Saved data entries:
# # # # #

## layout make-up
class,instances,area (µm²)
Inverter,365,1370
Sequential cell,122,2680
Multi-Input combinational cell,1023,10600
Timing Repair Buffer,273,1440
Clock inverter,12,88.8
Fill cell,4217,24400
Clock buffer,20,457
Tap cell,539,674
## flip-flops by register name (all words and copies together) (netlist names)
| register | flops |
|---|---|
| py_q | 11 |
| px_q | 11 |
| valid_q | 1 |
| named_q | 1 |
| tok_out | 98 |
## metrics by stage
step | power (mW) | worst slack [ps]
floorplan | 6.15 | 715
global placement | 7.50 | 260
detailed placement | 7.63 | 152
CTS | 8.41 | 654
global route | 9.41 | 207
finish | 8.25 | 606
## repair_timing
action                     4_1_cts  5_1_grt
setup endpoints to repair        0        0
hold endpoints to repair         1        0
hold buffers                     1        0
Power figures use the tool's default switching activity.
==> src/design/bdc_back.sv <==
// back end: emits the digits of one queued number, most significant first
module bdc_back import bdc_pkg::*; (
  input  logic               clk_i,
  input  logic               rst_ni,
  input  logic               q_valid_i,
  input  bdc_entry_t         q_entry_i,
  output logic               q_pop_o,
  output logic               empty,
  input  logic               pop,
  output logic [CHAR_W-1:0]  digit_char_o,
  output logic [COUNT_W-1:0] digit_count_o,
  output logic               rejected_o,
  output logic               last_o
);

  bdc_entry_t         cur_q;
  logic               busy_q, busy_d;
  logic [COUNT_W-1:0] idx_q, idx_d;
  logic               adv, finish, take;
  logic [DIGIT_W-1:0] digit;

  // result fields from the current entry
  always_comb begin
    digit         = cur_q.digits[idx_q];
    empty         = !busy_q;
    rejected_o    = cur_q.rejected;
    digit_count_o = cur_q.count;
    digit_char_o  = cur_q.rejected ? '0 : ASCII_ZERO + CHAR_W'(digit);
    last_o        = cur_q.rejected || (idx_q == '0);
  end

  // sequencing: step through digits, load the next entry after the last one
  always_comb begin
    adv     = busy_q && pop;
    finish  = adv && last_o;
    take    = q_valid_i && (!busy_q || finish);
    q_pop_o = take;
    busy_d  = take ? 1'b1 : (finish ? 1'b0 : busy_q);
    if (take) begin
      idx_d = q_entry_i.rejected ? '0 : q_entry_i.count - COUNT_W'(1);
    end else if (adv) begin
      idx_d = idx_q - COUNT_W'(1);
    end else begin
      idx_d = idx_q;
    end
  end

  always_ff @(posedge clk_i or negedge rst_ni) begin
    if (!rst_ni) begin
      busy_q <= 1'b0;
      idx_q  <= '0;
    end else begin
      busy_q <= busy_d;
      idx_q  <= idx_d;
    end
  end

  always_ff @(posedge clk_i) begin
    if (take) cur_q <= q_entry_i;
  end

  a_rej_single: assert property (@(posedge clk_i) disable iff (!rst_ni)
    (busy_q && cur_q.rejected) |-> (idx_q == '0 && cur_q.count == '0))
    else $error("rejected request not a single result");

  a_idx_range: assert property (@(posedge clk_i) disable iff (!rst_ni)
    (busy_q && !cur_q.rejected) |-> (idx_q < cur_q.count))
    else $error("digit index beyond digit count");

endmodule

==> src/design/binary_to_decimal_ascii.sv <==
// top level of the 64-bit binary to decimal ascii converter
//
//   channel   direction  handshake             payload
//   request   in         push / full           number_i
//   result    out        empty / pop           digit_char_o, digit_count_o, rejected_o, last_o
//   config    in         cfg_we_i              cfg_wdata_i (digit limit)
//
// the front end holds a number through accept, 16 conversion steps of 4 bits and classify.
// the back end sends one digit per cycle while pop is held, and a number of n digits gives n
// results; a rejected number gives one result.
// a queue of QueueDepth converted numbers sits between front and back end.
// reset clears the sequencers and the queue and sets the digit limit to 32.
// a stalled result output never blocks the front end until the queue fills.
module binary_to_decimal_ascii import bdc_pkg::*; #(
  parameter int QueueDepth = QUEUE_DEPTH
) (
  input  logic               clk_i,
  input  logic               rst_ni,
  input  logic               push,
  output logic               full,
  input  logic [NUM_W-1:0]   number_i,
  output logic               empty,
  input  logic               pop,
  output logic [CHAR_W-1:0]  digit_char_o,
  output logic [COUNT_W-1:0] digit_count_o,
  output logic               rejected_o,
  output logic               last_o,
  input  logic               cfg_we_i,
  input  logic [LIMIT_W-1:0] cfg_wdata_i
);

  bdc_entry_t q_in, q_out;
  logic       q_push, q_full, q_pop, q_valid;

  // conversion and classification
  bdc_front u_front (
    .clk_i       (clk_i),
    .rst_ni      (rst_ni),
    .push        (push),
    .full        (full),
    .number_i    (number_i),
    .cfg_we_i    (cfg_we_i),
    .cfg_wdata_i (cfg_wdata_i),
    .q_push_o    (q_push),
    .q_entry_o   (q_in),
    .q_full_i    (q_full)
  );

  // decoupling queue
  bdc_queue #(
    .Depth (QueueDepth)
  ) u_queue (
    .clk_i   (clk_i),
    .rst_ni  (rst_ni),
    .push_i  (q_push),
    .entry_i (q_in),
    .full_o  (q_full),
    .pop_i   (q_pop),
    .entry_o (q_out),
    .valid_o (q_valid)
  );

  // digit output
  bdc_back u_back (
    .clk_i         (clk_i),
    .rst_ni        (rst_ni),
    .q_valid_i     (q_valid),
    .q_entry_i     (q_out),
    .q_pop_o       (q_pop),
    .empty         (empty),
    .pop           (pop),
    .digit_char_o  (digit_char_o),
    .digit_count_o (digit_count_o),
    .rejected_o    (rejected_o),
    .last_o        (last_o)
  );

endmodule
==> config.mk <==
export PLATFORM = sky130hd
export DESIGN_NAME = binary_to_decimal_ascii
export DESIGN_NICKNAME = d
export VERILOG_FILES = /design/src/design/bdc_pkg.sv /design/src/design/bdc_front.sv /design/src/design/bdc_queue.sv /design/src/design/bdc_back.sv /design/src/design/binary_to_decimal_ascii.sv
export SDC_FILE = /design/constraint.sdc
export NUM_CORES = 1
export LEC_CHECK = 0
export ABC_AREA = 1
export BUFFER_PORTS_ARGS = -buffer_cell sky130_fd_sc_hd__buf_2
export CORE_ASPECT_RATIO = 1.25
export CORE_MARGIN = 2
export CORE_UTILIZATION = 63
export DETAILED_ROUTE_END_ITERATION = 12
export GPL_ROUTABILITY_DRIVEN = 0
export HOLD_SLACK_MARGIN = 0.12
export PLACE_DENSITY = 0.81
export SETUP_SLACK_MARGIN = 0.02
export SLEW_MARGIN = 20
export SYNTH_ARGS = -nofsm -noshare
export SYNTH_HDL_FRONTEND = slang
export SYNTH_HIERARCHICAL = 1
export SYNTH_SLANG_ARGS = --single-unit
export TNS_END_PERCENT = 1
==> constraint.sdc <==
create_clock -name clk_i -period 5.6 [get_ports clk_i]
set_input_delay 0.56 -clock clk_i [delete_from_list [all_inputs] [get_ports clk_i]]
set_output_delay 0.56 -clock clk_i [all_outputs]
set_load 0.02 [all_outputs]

# # # # #

Print, without alteration, only the lines above between the one holding "class,instances,area (µm²)" and the one holding "finish | 8.25 | 606", inclusive.

**OUTPUT FOR THIS TASK**
class,instances,area (µm²)
Inverter,365,1370
Sequential cell,122,2680
Multi-Input combinational cell,1023,10600
Timing Repair Buffer,273,1440
Clock inverter,12,88.8
Fill cell,4217,24400
Clock buffer,20,457
Tap cell,539,674
## flip-flops by register name (all words and copies together) (netlist names)
| register | flops |
|---|---|
| py_q | 11 |
| px_q | 11 |
| valid_q | 1 |
| named_q | 1 |
| tok_out | 98 |
## metrics by stage
step | power (mW) | worst slack [ps]
floorplan | 6.15 | 715
global placement | 7.50 | 260
detailed placement | 7.63 | 152
CTS | 8.41 | 654
global route | 9.41 | 207
finish | 8.25 | 606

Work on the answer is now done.